For now I am just "forcing" a resize to square... and that still works because the masks get resized at the end of the prediction. And if the aspect ratio is not too far from 1 I guess it can still be near optimal?
The SAMv2 models can run on non-square images/video, though the side lengths of the frames have to be multiples of 32, so it's not always possible to exactly match the input aspect ratio. The error you're getting from _get_pos_embed is likely due to the learned pos_embed_window being 8x8 and it trying to tile to match the '158' sizing, which isn't cleanly divisible by 8. Using height/widths which are multiples of 32 should help avoid this error.

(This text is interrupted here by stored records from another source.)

<file path="src/hdl/assert_macros.svh">
// Assertion helpers shared by the deframer RTL.
// Both macros sample on the rising edge of aclk; the first one is
// disabled while the synchronous reset is asserted.
`ifndef ASSERT_MACROS_SVH
`define ASSERT_MACROS_SVH

// Clocked check, ignored during reset.
`define DFDC_ASSERT(label, prop, msg) \
    label: assert property (@(posedge aclk) disable iff (!aresetn) (prop)) else $error(msg);

// Clocked check that also holds while reset is asserted.
`define DFDC_ASSERT_ALWAYS(label, prop, msg) \
    label: assert property (@(posedge aclk) (prop)) else $error(msg);

`endif

</file>
<file path="src/hdl/dfdc_pkg.sv">
`default_nettype none

package dfdc_pkg;

    // Frame layout, in bytes.
    localparam int unsigned HDR_BYTES     = 8;
    localparam int unsigned TRAILER_BYTES = 2;
    localparam int unsigned MIN_FRAME     = HDR_BYTES + TRAILER_BYTES;

    localparam int unsigned COUNT_W = 17;
    localparam logic [COUNT_W-1:0] COUNT_MAX = '1;

    localparam logic [10:0] APID_MASK     = 11'h7FF;
    localparam logic [5:0]  NUL_HIGH_MASK = 6'h3F;

    // Byte positions that carry header fields.
    localparam logic [COUNT_W-1:0] POS_ID_LOW   = 17'd1;
    localparam logic [COUNT_W-1:0] POS_APID_LOW = 17'd3;
    localparam logic [COUNT_W-1:0] POS_GRID     = 17'd4;
    localparam logic [COUNT_W-1:0] POS_NUL_LOW  = 17'd5;
    localparam logic [COUNT_W-1:0] POS_LEN_LOW  = 17'd7;

    localparam logic [16:0] CAPACITY_RESET = 17'h10000;

    localparam int unsigned QUEUE_DEPTH = 4;

    typedef enum logic [1:0] {
        CFG_FRAME_ID = 2'd0,
        CFG_CAPACITY = 2'd1,
        CFG_KEEP     = 2'd2
    } cfg_index_t;

    typedef enum logic [2:0] {
        ST_OK         = 3'd0,
        ST_BAD_ID     = 3'd1,
        ST_BAD_LENGTH = 3'd2,
        ST_BAD_CHECK  = 3'd3,
        ST_OVER_CAP   = 3'd4
    } status_t;

    // One result item as it travels from the front end to the output stage.
    typedef struct packed {
        logic        kind;
        logic [7:0]  data;
        status_t     status;
        logic [10:0] apid;
        logic [1:0]  grid;
        logic [13:0] nul;
        logic [15:0] count;
    } result_t;

endpackage

`default_nettype wire

</file>
<file path="src/hdl/dfdc_front.sv">
`default_nettype none
`include "assert_macros.svh"

module dfdc_front (
    input  wire logic              aclk,
    input  wire logic              aresetn,
    input  wire logic              cfg_wr_en,
    input  wire logic [1:0]        cfg_index,
    input  wire logic [16:0]       cfg_data,
    input  wire logic              accept,
    input  wire logic [7:0]        in_byte,
    input  wire logic              in_last,
    output logic                   push,
    output dfdc_pkg::result_t      result
);

    logic [15:0] frame_id_reg;
    logic [16:0] capacity_reg;
    logic        keep_reg;

    logic [dfdc_pkg::COUNT_W-1:0] byte_count_reg, byte_count_next;
    logic [15:0] running_sum_reg, running_sum_next;
    logic [15:0] recv_check_reg, recv_check_next;
    logic [7:0]  high_byte_reg, high_byte_next;
    logic        id_match_reg, id_match_next;
    logic [10:0] apid_reg, apid_next;
    logic [1:0]  grid_reg, grid_next;
    logic [13:0] nul_reg, nul_next;
    logic [15:0] length_reg, length_next;

    logic [15:0] sum_now;
    logic [15:0] check_now;
    logic [15:0] word;
    logic [15:0] pay_count;
    logic [17:0] frame_len;
    logic [17:0] expect_len;
    logic [17:0] pay_end;
    logic        in_payload;
    dfdc_pkg::status_t status;

    // Configuration registers.
    always_ff @(posedge aclk) begin
        if (!aresetn) begin
            frame_id_reg <= '0;
            capacity_reg <= dfdc_pkg::CAPACITY_RESET;
            keep_reg     <= 1'b1;
        end else if (cfg_wr_en) begin
            unique case (dfdc_pkg::cfg_index_t'(cfg_index))
                dfdc_pkg::CFG_FRAME_ID: frame_id_reg <= cfg_data[15:0];
                dfdc_pkg::CFG_CAPACITY: capacity_reg <= cfg_data;
                dfdc_pkg::CFG_KEEP:     keep_reg     <= cfg_data[0];
                default: ;
            endcase
        end
    end

    // The checksum lags two bytes so that the trailer never adds itself in.
    assign sum_now    = running_sum_reg + {8'h00, recv_check_reg[15:8]};
    assign check_now  = {recv_check_reg[7:0], in_byte};
    assign word       = {high_byte_reg, in_byte};
    assign pay_count  = length_reg + 16'd1;
    assign frame_len  = {1'b0, byte_count_reg} + 18'd1;
    assign expect_len = {2'b00, pay_count} + 18'(dfdc_pkg::MIN_FRAME);
    assign pay_end    = {2'b00, pay_count} + 18'(dfdc_pkg::HDR_BYTES);
    assign in_payload = keep_reg
                     && ({1'b0, byte_count_reg} >= 18'(dfdc_pkg::HDR_BYTES))
                     && ({1'b0, byte_count_reg} < pay_end);

    always_comb begin
        if (frame_len < 18'(dfdc_pkg::MIN_FRAME)) begin
            status = dfdc_pkg::ST_BAD_LENGTH;
        end else if (!id_match_reg) begin
            status = dfdc_pkg::ST_BAD_ID;
        end else if (frame_len != expect_len) begin
            status = dfdc_pkg::ST_BAD_LENGTH;
        end else if (sum_now != check_now) begin
            status = dfdc_pkg::ST_BAD_CHECK;
        end else if (keep_reg && (capacity_reg < {1'b0, pay_count})) begin
            status = dfdc_pkg::ST_OVER_CAP;
        end else begin
            status = dfdc_pkg::ST_OK;
        end
    end

    always_comb begin
        result = '0;
        push   = 1'b0;
        if (accept && in_last) begin
            push          = 1'b1;
            result.kind   = 1'b1;
            result.status = status;
            // A short frame reports no header fields.
            if (frame_len >= 18'(dfdc_pkg::MIN_FRAME)) begin
                result.apid  = apid_reg & dfdc_pkg::APID_MASK;
                result.grid  = grid_reg;
                result.nul   = nul_reg;
                result.count = pay_count;
            end
        end else if (accept && in_payload) begin
            push        = 1'b1;
            result.data = in_byte;
        end
    end

    always_comb begin
        byte_count_next  = byte_count_reg;
        running_sum_next = running_sum_reg;
        recv_check_next  = recv_check_reg;
        high_byte_next   = high_byte_reg;
        id_match_next    = id_match_reg;
        apid_next        = apid_reg;
        grid_next        = grid_reg;
        nul_next         = nul_reg;
        length_next      = length_reg;
        if (accept) begin
            if (in_last) begin
                byte_count_next  = '0;
                running_sum_next = '0;
                recv_check_next  = '0;
                high_byte_next   = '0;
                id_match_next    = 1'b0;
                apid_next        = '0;
                grid_next        = '0;
                nul_next         = '0;
                length_next      = '0;
            end else begin
                running_sum_next = sum_now;
                recv_check_next  = check_now;
                high_byte_next   = in_byte;
                if (byte_count_reg != dfdc_pkg::COUNT_MAX) begin
                    byte_count_next = byte_count_reg + 1'b1;
                end
                unique case (byte_count_reg)
                    dfdc_pkg::POS_ID_LOW:   id_match_next = (word == frame_id_reg);
                    dfdc_pkg::POS_APID_LOW: apid_next = word[10:0] & dfdc_pkg::APID_MASK;
                    dfdc_pkg::POS_GRID:     grid_next = in_byte[7:6];
                    dfdc_pkg::POS_NUL_LOW:
                        nul_next = {high_byte_reg[5:0] & dfdc_pkg::NUL_HIGH_MASK, in_byte};
                    dfdc_pkg::POS_LEN_LOW:  length_next = word;
                    default: ;
                endcase
            end
        end
    end

    always_ff @(posedge aclk) begin
        if (!aresetn) begin
            byte_count_reg  <= '0;
            running_sum_reg <= '0;
            recv_check_reg  <= '0;
            high_byte_reg   <= '0;
            id_match_reg    <= 1'b0;
            apid_reg        <= '0;
            grid_reg        <= '0;
            nul_reg         <= '0;
            length_reg      <= '0;
        end else begin
            byte_count_reg  <= byte_count_next;
            running_sum_reg <= running_sum_next;
            recv_check_reg  <= recv_check_next;
            high_byte_reg   <= high_byte_next;
            id_match_reg    <= id_match_next;
            apid_reg        <= apid_next;
            grid_reg        <= grid_next;
            nul_reg         <= nul_next;
            length_reg      <= length_next;
        end
    end

    `DFDC_ASSERT(a_frame_restart, accept && in_last |=> byte_count_reg == '0 && recv_check_reg == '0, "frame state not cleared after end byte")

endmodule

`default_nettype wire

</file>
<file path="src/hdl/dfdc_queue.sv">
`default_nettype none
`include "assert_macros.svh"

module dfdc_queue #(
    parameter int unsigned DEPTH = dfdc_pkg::QUEUE_DEPTH
) (
    input  wire logic              aclk,
    input  wire logic              aresetn,
    input  wire logic              push,
    input  wire dfdc_pkg::result_t push_item,
    input  wire logic              pop,
    output dfdc_pkg::result_t      head_item,
    output logic                   not_empty,
    output logic                   full
);

    localparam int unsigned PTR_W = (DEPTH > 1) ? $clog2(DEPTH) : 1;
    localparam int unsigned CNT_W = $clog2(DEPTH + 1);

    dfdc_pkg::result_t slots_reg [DEPTH];
    logic [PTR_W-1:0] wr_ptr_reg, wr_ptr_next;
    logic [PTR_W-1:0] rd_ptr_reg, rd_ptr_next;
    logic [CNT_W-1:0] count_reg, count_next;

    assign not_empty = (count_reg != '0);
    assign full      = (count_reg == CNT_W'(DEPTH));
    assign head_item = slots_reg[rd_ptr_reg];

    always_comb begin
        wr_ptr_next = wr_ptr_reg;
        rd_ptr_next = rd_ptr_reg;
        count_next  = count_reg;
        if (push) begin
            wr_ptr_next = (wr_ptr_reg == PTR_W'(DEPTH - 1)) ? '0 : wr_ptr_reg + 1'b1;
        end
        if (pop) begin
            rd_ptr_next = (rd_ptr_reg == PTR_W'(DEPTH - 1)) ? '0 : rd_ptr_reg + 1'b1;
        end
        if (push && !pop) begin
            count_next = count_reg + 1'b1;
        end else if (pop && !push) begin
            count_next = count_reg - 1'b1;
        end
    end

    always_ff @(posedge aclk) begin
        if (!aresetn) begin
            wr_ptr_reg <= '0;
            rd_ptr_reg <= '0;
            count_reg  <= '0;
        end else begin
            wr_ptr_reg <= wr_ptr_next;
            rd_ptr_reg <= rd_ptr_next;
            count_reg  <= count_next;
        end
    end

    always_ff @(posedge aclk) begin
        if (push) begin
            slots_reg[wr_ptr_reg] <= push_item;
        end
    end

    `DFDC_ASSERT(a_no_overflow, push |-> !full || pop, "item pushed into a full queue")
    `DFDC_ASSERT(a_count_up, push && !pop |=> count_reg == $past(count_reg) + 1'b1, "lost item")

endmodule

`default_nettype wire

</file>
<file path="src/hdl/dfdc_back.sv">
`default_nettype none

module dfdc_back (
    input  wire logic              aclk,
    input  wire logic              aresetn,
    input  wire logic              q_not_empty,
    input  wire dfdc_pkg::result_t q_head,
    output logic                   q_pop,
    input  wire logic              out_ready,
    output logic                   out_valid,
    output dfdc_pkg::result_t      out_item
);

    logic              valid_reg, valid_next;
    dfdc_pkg::result_t item_reg;

    // Refill the output register whenever it is empty or being taken.
    assign q_pop = q_not_empty && (!valid_reg || out_ready);

    always_comb begin
        valid_next = valid_reg;
        if (q_pop) begin
            valid_next = 1'b1;
        end else if (out_ready) begin
            valid_next = 1'b0;
        end
    end

    always_ff @(posedge aclk) begin
        if (!aresetn) begin
            valid_reg <= 1'b0;
        end else begin
            valid_reg <= valid_next;
        end
    end

    always_ff @(posedge aclk) begin
        if (q_pop) begin
            item_reg <= q_head;
        end
    end

    assign out_valid = valid_reg;
    assign out_item  = item_reg;

endmodule

`default_nettype wire

</file>
<file path="src/hdl/data_frame_deframer_checker_core.sv">
// Throughput: one byte per cycle, sustained, while the result side keeps up.
// A result item is written into the queue and then into the output register before it appears on the m_ channel.
// The front end updates the frame state at the accepting edge; a small queue and an output
// register follow it, so the input side stalls only once the queue holds QUEUE_DEPTH items.
// Reset: aresetn is synchronous and active low; it clears the frame state, the queue and the
// output register, and restores the configuration registers to their defaults.
`default_nettype none

module data_frame_deframer_checker_core #(
    parameter int unsigned QUEUE_DEPTH = dfdc_pkg::QUEUE_DEPTH
) (
    input  wire logic        aclk,
    input  wire logic        aresetn,

    // Configuration write port. Index 0 is the frame identifier, 1 the payload
    // capacity and 2 the keep-payload flag; other indexes are ignored.
    input  wire logic        cfg_wr_en,
    input  wire logic [1:0]  cfg_index,
    input  wire logic [16:0] cfg_data,

    // Input byte stream.
    input  wire logic        s_tvalid,
    output logic             s_tready,
    input  wire logic [7:0]  s_tdata,   // [7:0] data_in
    input  wire logic        s_tlast,   // end_of_frame

    // Result stream.
    output logic             m_tvalid,
    input  wire logic        m_tready,
    output logic [55:0]      m_tdata,   // [7:0] data_out, [10:8] status, [21:11] apid_out,
                                        // [23:22] grid_out, [37:24] nul_out,
                                        // [53:38] payload_count, [55:54] zero
    output logic             m_tuser    // kind: 0 payload byte, 1 frame status
);

    logic              accept;
    logic              push;
    dfdc_pkg::result_t push_item;
    logic              q_pop;
    logic              q_not_empty;
    logic              q_full;
    dfdc_pkg::result_t q_head;
    dfdc_pkg::result_t out_item;

    // The input side is held off only when the queue has no room for the
    // item that this byte might produce.
    assign s_tready = !q_full;
    assign accept   = s_tvalid && s_tready;

    // Front end: configuration, frame parsing, checksum and the status decision.
    dfdc_front u_front (
        .aclk      (aclk),
        .aresetn   (aresetn),
        .cfg_wr_en (cfg_wr_en),
        .cfg_index (cfg_index),
        .cfg_data  (cfg_data),
        .accept    (accept),
        .in_byte   (s_tdata),
        .in_last   (s_tlast),
        .push      (push),
        .result    (push_item)
    );

    // Short queue between the parser and the output stage.
    dfdc_queue #(
        .DEPTH (QUEUE_DEPTH)
    ) u_queue (
        .aclk      (aclk),
        .aresetn   (aresetn),
        .push      (push),
        .push_item (push_item),
        .pop       (q_pop),
        .head_item (q_head),
        .not_empty (q_not_empty),
        .full      (q_full)
    );

    // Back end: the registered output stage of the result channel.
    dfdc_back u_back (
        .aclk        (aclk),
        .aresetn     (aresetn),
        .q_not_empty (q_not_empty),
        .q_head      (q_head),
        .q_pop       (q_pop),
        .out_ready   (m_tready),
        .out_valid   (m_tvalid),
        .out_item    (out_item)
    );

    // Pack the result fields, lowest field in the lowest bits.
    assign m_tdata = {2'b00, out_item.count, out_item.nul, out_item.grid,
                      out_item.apid, out_item.status, out_item.data};
    assign m_tuser = out_item.kind;

endmodule

`default_nettype wire
</file>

That being said, the original code base is hard-coded around the use of square frames, so it would require substantial modifications to properly support non-square frames. As a starting point, you could try searching for the term image_size in the sam2_video_predictor.py and sam2_base.py scripts to see how/where the single size value is used, which would need to be updated to support independent height & width values.
The v2 models are also prone to artifacts/segmentation errors when using non-square frames, like the example below:
These sorts of errors don't always happen, but the potential for it to happen along with the work needed to modify the code base is probably a good enough reason to stick with square frame sizes.
Great, thanks for the clear answer, @heyoeyo! I figured out the "divisibility by 8" issue, but didn't get much farther. I could dive deeper into it like you suggest. However, it seems that the square resizing "trick" does work well and gives results that are usable at least.